EXERCISE BRIEF: Here are some records; copy every line that holds the word "fill".

═══ DATA IN THIS EXERCISE ═══

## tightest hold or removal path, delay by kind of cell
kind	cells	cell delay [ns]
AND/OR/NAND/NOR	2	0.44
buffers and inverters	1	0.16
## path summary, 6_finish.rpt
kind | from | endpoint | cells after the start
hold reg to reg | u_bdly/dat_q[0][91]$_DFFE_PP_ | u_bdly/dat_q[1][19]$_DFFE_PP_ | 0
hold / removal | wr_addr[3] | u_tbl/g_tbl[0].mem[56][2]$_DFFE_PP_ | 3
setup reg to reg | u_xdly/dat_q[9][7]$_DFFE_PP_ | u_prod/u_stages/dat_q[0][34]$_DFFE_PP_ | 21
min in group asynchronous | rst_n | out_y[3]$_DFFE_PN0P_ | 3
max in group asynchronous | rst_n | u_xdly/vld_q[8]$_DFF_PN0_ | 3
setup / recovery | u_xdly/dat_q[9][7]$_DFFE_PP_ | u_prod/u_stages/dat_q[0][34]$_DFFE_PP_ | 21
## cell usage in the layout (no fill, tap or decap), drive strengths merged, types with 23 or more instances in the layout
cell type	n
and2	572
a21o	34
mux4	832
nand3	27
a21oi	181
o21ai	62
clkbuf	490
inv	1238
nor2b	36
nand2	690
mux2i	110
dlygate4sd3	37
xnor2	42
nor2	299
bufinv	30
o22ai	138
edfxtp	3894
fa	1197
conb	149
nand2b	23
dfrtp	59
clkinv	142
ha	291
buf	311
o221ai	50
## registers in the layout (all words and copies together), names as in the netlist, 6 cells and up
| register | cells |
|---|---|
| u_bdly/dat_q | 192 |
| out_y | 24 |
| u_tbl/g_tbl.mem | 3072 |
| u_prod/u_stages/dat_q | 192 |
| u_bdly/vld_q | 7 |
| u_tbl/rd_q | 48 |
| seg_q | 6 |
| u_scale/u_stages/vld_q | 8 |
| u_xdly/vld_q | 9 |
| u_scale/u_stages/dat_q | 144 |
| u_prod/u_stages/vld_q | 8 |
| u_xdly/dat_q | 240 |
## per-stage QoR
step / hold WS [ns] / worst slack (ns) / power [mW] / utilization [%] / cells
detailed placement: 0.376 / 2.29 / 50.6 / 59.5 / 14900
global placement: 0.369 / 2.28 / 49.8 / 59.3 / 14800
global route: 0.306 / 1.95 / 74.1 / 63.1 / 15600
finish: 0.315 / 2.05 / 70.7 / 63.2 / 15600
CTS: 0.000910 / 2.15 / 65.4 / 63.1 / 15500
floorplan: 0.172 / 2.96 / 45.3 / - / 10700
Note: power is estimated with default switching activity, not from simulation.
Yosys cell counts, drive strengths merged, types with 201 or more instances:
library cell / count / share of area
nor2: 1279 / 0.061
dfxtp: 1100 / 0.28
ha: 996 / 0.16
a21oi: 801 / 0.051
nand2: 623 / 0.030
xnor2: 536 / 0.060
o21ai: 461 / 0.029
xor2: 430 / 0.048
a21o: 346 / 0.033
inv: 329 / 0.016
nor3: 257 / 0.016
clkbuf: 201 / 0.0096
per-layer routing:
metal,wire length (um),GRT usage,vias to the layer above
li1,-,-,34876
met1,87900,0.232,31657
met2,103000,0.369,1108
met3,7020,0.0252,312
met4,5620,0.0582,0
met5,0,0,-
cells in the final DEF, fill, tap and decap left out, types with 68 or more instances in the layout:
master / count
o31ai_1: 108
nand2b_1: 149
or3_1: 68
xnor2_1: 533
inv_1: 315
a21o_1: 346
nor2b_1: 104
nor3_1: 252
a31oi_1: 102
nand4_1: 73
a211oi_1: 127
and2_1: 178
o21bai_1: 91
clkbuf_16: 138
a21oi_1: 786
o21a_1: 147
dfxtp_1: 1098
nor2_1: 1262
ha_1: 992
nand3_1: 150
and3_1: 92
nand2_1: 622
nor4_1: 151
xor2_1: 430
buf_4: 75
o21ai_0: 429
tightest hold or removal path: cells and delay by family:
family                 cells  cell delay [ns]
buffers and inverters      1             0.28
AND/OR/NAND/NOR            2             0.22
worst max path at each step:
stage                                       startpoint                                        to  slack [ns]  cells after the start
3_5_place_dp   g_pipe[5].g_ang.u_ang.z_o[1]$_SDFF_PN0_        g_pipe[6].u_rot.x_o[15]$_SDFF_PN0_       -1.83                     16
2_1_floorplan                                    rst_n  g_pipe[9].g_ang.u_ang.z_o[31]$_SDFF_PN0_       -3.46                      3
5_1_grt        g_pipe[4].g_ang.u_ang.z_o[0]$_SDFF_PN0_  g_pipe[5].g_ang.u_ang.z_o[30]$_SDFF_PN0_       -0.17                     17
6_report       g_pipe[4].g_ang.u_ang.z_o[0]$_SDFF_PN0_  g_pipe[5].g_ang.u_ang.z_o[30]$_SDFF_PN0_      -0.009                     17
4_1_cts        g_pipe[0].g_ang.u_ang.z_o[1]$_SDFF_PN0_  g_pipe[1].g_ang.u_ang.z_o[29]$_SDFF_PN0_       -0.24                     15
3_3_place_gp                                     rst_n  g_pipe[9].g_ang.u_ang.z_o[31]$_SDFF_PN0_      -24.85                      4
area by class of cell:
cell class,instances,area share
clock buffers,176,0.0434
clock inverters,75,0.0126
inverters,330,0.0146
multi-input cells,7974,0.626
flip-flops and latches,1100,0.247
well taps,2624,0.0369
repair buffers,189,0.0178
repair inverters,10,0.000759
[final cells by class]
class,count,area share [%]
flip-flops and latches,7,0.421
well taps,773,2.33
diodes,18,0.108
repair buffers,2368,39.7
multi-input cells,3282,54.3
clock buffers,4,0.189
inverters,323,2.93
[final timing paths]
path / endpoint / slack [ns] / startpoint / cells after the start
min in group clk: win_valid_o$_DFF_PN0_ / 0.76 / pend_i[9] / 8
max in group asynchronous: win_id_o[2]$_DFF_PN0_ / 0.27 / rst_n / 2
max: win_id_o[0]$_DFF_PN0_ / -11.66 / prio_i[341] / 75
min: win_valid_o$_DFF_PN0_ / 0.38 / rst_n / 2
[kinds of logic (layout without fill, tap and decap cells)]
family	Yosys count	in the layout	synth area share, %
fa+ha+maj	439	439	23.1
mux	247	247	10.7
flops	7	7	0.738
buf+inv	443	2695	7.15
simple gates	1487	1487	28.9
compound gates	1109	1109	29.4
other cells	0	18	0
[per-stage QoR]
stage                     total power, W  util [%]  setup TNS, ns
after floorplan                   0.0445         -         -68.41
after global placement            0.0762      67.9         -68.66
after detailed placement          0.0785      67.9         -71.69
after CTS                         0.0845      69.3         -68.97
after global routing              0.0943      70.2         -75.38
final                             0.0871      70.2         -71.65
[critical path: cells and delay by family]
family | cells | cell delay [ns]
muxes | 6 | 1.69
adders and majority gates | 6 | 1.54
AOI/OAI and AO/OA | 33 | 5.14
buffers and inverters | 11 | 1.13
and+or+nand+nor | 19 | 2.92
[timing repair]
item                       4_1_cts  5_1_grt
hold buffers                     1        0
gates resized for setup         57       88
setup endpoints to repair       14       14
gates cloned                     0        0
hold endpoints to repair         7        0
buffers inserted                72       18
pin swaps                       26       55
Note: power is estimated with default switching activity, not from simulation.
**config.mk**
```make
export PLATFORM = sky130hd
export DESIGN_NAME = pla_plane
export DESIGN_NICKNAME = d
export VERILOG_FILES = /design/src/rtl/pla_plane.sv
export SDC_FILE = /design/constraint.sdc
export NUM_CORES = 2
export LEC_CHECK = 0
export BUFFER_PORTS_ARGS = -buffer_cell sky130_fd_sc_hd__buf_2
export CORE_ASPECT_RATIO = 1.4
export CORE_UTILIZATION = 40
export DETAILED_ROUTE_END_ITERATION = 6
export PLACE_DENSITY = 0.55
export SYNTH_ARGS = -nofsm -noshare
export SYNTH_HDL_FRONTEND = slang
export SYNTH_SLANG_ARGS = --single-unit
```
**constraint.sdc**
```tcl
create_clock -name clk -period 3.2 [get_ports clk]
set_input_delay 0.32 -clock clk [delete_from_list [all_inputs] [get_ports clk]]
set_output_delay 0.32 -clock clk [all_outputs]
set_load 0.01 [all_outputs]
```
File: src/rtl/opc_classifier_pkg.sv
package opc_classifier_pkg;

  localparam int OPC_W = 16;
  localparam int IDX_W = 4;
  localparam int VEC_W = 8;
  localparam int GRP_W = 4;
  localparam int CLS_W = 7;
  localparam int GEN_W = 3;
  localparam int NUM_GEN = 5;

  // one-hot bit positions of the class vector, low to high priority
  localparam int CL_NORMAL  = 0;
  localparam int CL_LINEA   = 1;
  localparam int CL_LINEF   = 2;
  localparam int CL_TRAP    = 3;
  localparam int CL_BKPT    = 4;
  localparam int CL_PRIV    = 5;
  localparam int CL_ILLEGAL = 6;

  localparam int ILLEGAL_VEC   = 4;
  localparam int BKPT_VEC      = 4;
  localparam int PRIV_VEC      = 8;
  localparam int LINEA_VEC     = 10;
  localparam int LINEF_VEC     = 11;
  localparam int TRAP_VEC_BASE = 32;

  // first generation that supports each feature
  localparam int GEN_CTRL_MOVE = 1;
  localparam int GEN_COPROC    = 2;
  localparam int GEN_LONG_OPS  = 2;
  localparam int GEN_CACHE     = 3;

  typedef struct packed {
    logic load;
  } ctrlStrobe_t;

  typedef struct packed {
    logic [CLS_W-1:0] cls;
    logic [IDX_W-1:0] idx;
    logic [VEC_W-1:0] vec;
    logic [GRP_W-1:0] grp;
  } classResult_t;

endpackage

File: src/rtl/opc_class_decode.sv
module opc_class_decode
  import opc_classifier_pkg::*;
(
  input  logic [OPC_W-1:0] opcode,
  input  logic [GEN_W-1:0] genSel,
  input  logic             supervisor,
  output classResult_t     result
);

  localparam logic [GEN_W-1:0] TOP_GEN = GEN_W'(NUM_GEN - 1);

  logic [GEN_W-1:0] effGen;
  logic [3:0]       major;
  logic             hasCtrlMove, hasCoproc, hasLongOps, hasCache;
  logic             isDedIllegal, isCtrlMove, isLongLink, isLongArith;
  logic             isTrap, isBkpt, isLineFGrp, isCache, isBlockMove, isMmu, isFpu;
  logic             fClaimed;
  logic [CLS_W-1:0] hit;
  logic [CLS_W-1:0] cls;
  logic             seen;

  assign effGen = (genSel > TOP_GEN) ? TOP_GEN : genSel;
  assign major  = opcode[15:12];

  assign hasCtrlMove = effGen >= GEN_W'(GEN_CTRL_MOVE);
  assign hasCoproc   = effGen >= GEN_W'(GEN_COPROC);
  assign hasLongOps  = effGen >= GEN_W'(GEN_LONG_OPS);
  assign hasCache    = effGen >= GEN_W'(GEN_CACHE);

  assign isDedIllegal = opcode == 16'h4AFC;
  assign isCtrlMove   = opcode[15:1] == 15'h273D;
  assign isLongLink   = opcode[15:3] == 13'h0901;
  assign isLongArith  = opcode[15:7] == 9'h098;
  assign isTrap       = opcode[15:4] == 12'h4E4;
  assign isBkpt       = opcode[15:3] == 13'h0909;
  assign isLineFGrp   = major == 4'hF;
  assign isCache      = isLineFGrp && (opcode[11:8] == 4'h4 || opcode[11:8] == 4'h5);
  assign isBlockMove  = opcode[15:3] == 13'h1EC4;
  assign isMmu        = isLineFGrp && opcode[11:9] == 3'd0;
  assign isFpu        = isLineFGrp && opcode[11:9] == 3'd1;

  assign fClaimed = isMmu || isFpu || ((isCache || isBlockMove) && hasCache);

  always_comb begin
    hit = '0;
    hit[CL_NORMAL]  = 1'b1;
    hit[CL_LINEA]   = major == 4'hA;
    hit[CL_LINEF]   = isLineFGrp && (!hasCoproc || !fClaimed);
    hit[CL_TRAP]    = isTrap;
    hit[CL_BKPT]    = isBkpt;
    hit[CL_PRIV]    = !supervisor &&
                      ((isCtrlMove && hasCtrlMove) || (isCache && hasCache));
    hit[CL_ILLEGAL] = isDedIllegal ||
                      (isCtrlMove && !hasCtrlMove) ||
                      ((isLongLink || isLongArith) && !hasLongOps) ||
                      (isBlockMove && hasCoproc && !hasCache);
  end

  // priority pick: highest matching position wins
  always_comb begin
    seen = 1'b0;
    cls  = '0;
    for (int k = CLS_W - 1; k >= 0; k--) begin
      cls[k] = hit[k] && !seen;
      seen   = seen || hit[k];
    end
  end

  always_comb begin
    result     = '0;
    result.cls = cls;
    if (cls[CL_ILLEGAL]) begin
      result.vec = VEC_W'(ILLEGAL_VEC);
    end else if (cls[CL_PRIV]) begin
      result.vec = VEC_W'(PRIV_VEC);
    end else if (cls[CL_TRAP]) begin
      result.idx = opcode[3:0];
      result.vec = VEC_W'(TRAP_VEC_BASE) + VEC_W'(opcode[3:0]);
    end else if (cls[CL_BKPT]) begin
      result.idx = IDX_W'(opcode[2:0]);
      result.vec = VEC_W'(BKPT_VEC);
    end else if (cls[CL_LINEA]) begin
      result.vec = VEC_W'(LINEA_VEC);
    end else if (cls[CL_LINEF]) begin
      result.vec = VEC_W'(LINEF_VEC);
    end else begin
      result.grp = major;
    end
  end

endmodule

File: src/rtl/opc_class_ctrl.sv
module opc_class_ctrl
  import opc_classifier_pkg::*;
(
  input  logic        clk,
  input  logic        rstN,
  input  logic        inValid,
  output ctrlStrobe_t strobe,
  output logic        outValid
);

  assign strobe.load = inValid;

  always_ff @(posedge clk or negedge rstN) begin
    if (!rstN) outValid <= 1'b0;
    else       outValid <= inValid;
  end

  p_valid_follows_r2: assert property (@(posedge clk) disable iff (!rstN)
    inValid |=> outValid);
  p_valid_drops_r2: assert property (@(posedge clk) disable iff (!rstN)
    !inValid |=> !outValid);

endmodule

File: src/rtl/opc_class_datapath.sv
module opc_class_datapath
  import opc_classifier_pkg::*;
(
  input  logic             clk,
  input  logic             rstN,
  input  ctrlStrobe_t      strobe,
  input  logic [OPC_W-1:0] opcode,
  input  logic [GEN_W-1:0] genSel,
  input  logic             supervisor,
  output logic [CLS_W-1:0] classOut,
  output logic [IDX_W-1:0] indexOut,
  output logic [VEC_W-1:0] vectorOut,
  output logic [GRP_W-1:0] groupOut
);

  classResult_t nextRes;
  classResult_t curRes;

  opc_class_decode u_decode (
    .opcode    (opcode),
    .genSel    (genSel),
    .supervisor(supervisor),
    .result    (nextRes)
  );

  always_ff @(posedge clk or negedge rstN) begin
    if (!rstN)            curRes <= '0;
    else if (strobe.load) curRes <= nextRes;
  end

  assign classOut  = curRes.cls;
  assign indexOut  = curRes.idx;
  assign vectorOut = curRes.vec;
  assign groupOut  = curRes.grp;

  p_onehot_r3: assert property (@(posedge clk) disable iff (!rstN)
    strobe.load |=> $onehot(classOut));
  p_hold_r2: assert property (@(posedge clk) disable iff (!rstN)
    !strobe.load |=> $stable(classOut) && $stable(indexOut) &&
                     $stable(vectorOut) && $stable(groupOut));
  p_linea_r4: assert property (@(posedge clk) disable iff (!rstN)
    strobe.load && opcode[15:12] == 4'hA |=> classOut[CL_LINEA] &&
                                             vectorOut == VEC_W'(LINEA_VEC));
  p_dedicated_r6: assert property (@(posedge clk) disable iff (!rstN)
    strobe.load && opcode == 16'h4AFC |=> classOut[CL_ILLEGAL] &&
                                          vectorOut == VEC_W'(ILLEGAL_VEC));
  p_trap_vec_r7: assert property (@(posedge clk) disable iff (!rstN)
    classOut[CL_TRAP] |-> vectorOut == VEC_W'(TRAP_VEC_BASE) + VEC_W'(indexOut));
  p_priv_vec_r9: assert property (@(posedge clk) disable iff (!rstN)
    classOut[CL_PRIV] |-> vectorOut == VEC_W'(PRIV_VEC) && indexOut == '0);
  p_group_only_normal_r13: assert property (@(posedge clk) disable iff (!rstN)
    !classOut[CL_NORMAL] |-> groupOut == '0);

endmodule

File: src/rtl/opc_classifier.sv
module opc_classifier
  import opc_classifier_pkg::*;
(
  input  logic        clk,
  input  logic        rstN,
  input  logic        inValid,
  input  logic [15:0] opcode,
  input  logic [2:0]  genSel,
  input  logic        supervisor,
  output logic        outValid,
  output logic [6:0]  classOut,
  output logic [3:0]  indexOut,
  output logic [7:0]  vectorOut,
  output logic [3:0]  groupOut
);

  ctrlStrobe_t strobe;

  opc_class_ctrl u_ctrl (
    .clk     (clk),
    .rstN    (rstN),
    .inValid (inValid),
    .strobe  (strobe),
    .outValid(outValid)
  );

  opc_class_datapath u_dp (
    .clk       (clk),
    .rstN      (rstN),
    .strobe    (strobe),
    .opcode    (opcode),
    .genSel    (genSel),
    .supervisor(supervisor),
    .classOut  (classOut),
    .indexOut  (indexOut),
    .vectorOut (vectorOut),
    .groupOut  (groupOut)
  );

endmodule

File: config.mk
export PLATFORM = sky130hd
export DESIGN_NAME = opc_classifier
export DESIGN_NICKNAME = d
export VERILOG_FILES = /design/src/rtl/opc_classifier_pkg.sv /design/src/rtl/opc_class_decode.sv /design/src/rtl/opc_class_ctrl.sv /design/src/rtl/opc_class_datapath.sv /design/src/rtl/opc_classifier.sv
export SDC_FILE = /design/constraint.sdc
export NUM_CORES = 1
export LEC_CHECK = 0
export BUFFER_PORTS_ARGS = -buffer_cell sky130_fd_sc_hd__buf_4
export CORE_AREA = 10 10 62 64
export CTS_BUF_LIST = sky130_fd_sc_hd__clkbuf_2
export CTS_CLUSTER_SIZE = 20
export DETAILED_ROUTE_END_ITERATION = 10
export DIE_AREA = 0 0 72 74
export PLACE_DENSITY = 0.73
export SETUP_SLACK_MARGIN = 0.3
export SYNTH_ARGS = -nofsm -noshare
export SYNTH_HDL_FRONTEND = slang
export SYNTH_SLANG_ARGS = --single-unit
File: constraint.sdc
create_clock -name clk -period 0.8 [get_ports clk]
set_input_delay 0.04 -clock clk [delete_from_list [all_inputs] [get_ports clk]]
set_output_delay 0.04 -clock clk [all_outputs]
set_load 0.005 [all_outputs]
[config.mk]
export PLATFORM = sky130hd
export DESIGN_NAME = vwc_unit
export DESIGN_NICKNAME = d
export VERILOG_FILES = /design/src/rtl/vwc_pkg.sv /design/src/rtl/vwc_decode.sv /design/src/rtl/vwc_lane.sv /design/src/rtl/vwc_unit.sv
export SDC_FILE = /design/constraint.sdc
export NUM_CORES = 1
export LEC_CHECK = 0
export BUFFER_PORTS_ARGS = -buffer_cell sky130_fd_sc_hd__buf_2
export CAP_MARGIN = 20
export CORE_ASPECT_RATIO = 0.7
export CORE_MARGIN = 2
export CORE_UTILIZATION = 25
export DETAILED_ROUTE_END_ITERATION = 8
export GPL_TIMING_DRIVEN = 0
export RECOVER_POWER = 25
export SYNTH_ARGS = -nofsm -noshare
export SYNTH_HDL_FRONTEND = slang
export SYNTH_SLANG_ARGS = --single-unit
export TNS_END_PERCENT = 100
[constraint.sdc]
create_clock -name clk -period 0.8 [get_ports clk]
set_input_delay 0.12 -clock clk [delete_from_list [all_inputs] [get_ports clk]]
set_output_delay 0.12 -clock clk [all_outputs]
set_load 0.01 [all_outputs]
[config.mk]
export PLATFORM = sky130hd
export DESIGN_NAME = i2c_frame_seq
export DESIGN_NICKNAME = d
export VERILOG_FILES = /design/src/rtl/i2cseq_pkg.sv /design/src/rtl/i2cseq_req_latch.sv /design/src/rtl/i2cseq_prim_port.sv /design/src/rtl/i2cseq_ctrl.sv /design/src/rtl/i2c_frame_seq.sv
export SDC_FILE = /design/constraint.sdc
export NUM_CORES = 1
export LEC_CHECK = 0
export ABC_AREA = 1
export CAP_MARGIN = 5
export CORE_MARGIN = 2
export CORE_UTILIZATION = 60
export DETAILED_ROUTE_END_ITERATION = 8
export DONT_BUFFER_PORTS = 1
export HOLD_SLACK_MARGIN = 0.06
export PLACE_DENSITY = 0.76
export SLEW_MARGIN = 20
export SYNTH_ARGS = -nofsm -noshare
export SYNTH_HDL_FRONTEND = slang
export SYNTH_SLANG_ARGS = --single-unit
[constraint.sdc]
create_clock -name clk -period 2.7 [get_ports clk]
set_input_delay 0 -clock clk [delete_from_list [all_inputs] [get_ports clk]]
set_output_delay 0 -clock clk [all_outputs]
set_load 0.01 [all_outputs]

═══

TASK ANSWER:
## cell usage in the layout (no fill, tap or decap), drive strengths merged, types with 23 or more instances in the layout
cells in the final DEF, fill, tap and decap left out, types with 68 or more instances in the layout:
[kinds of logic (layout without fill, tap and decap cells)]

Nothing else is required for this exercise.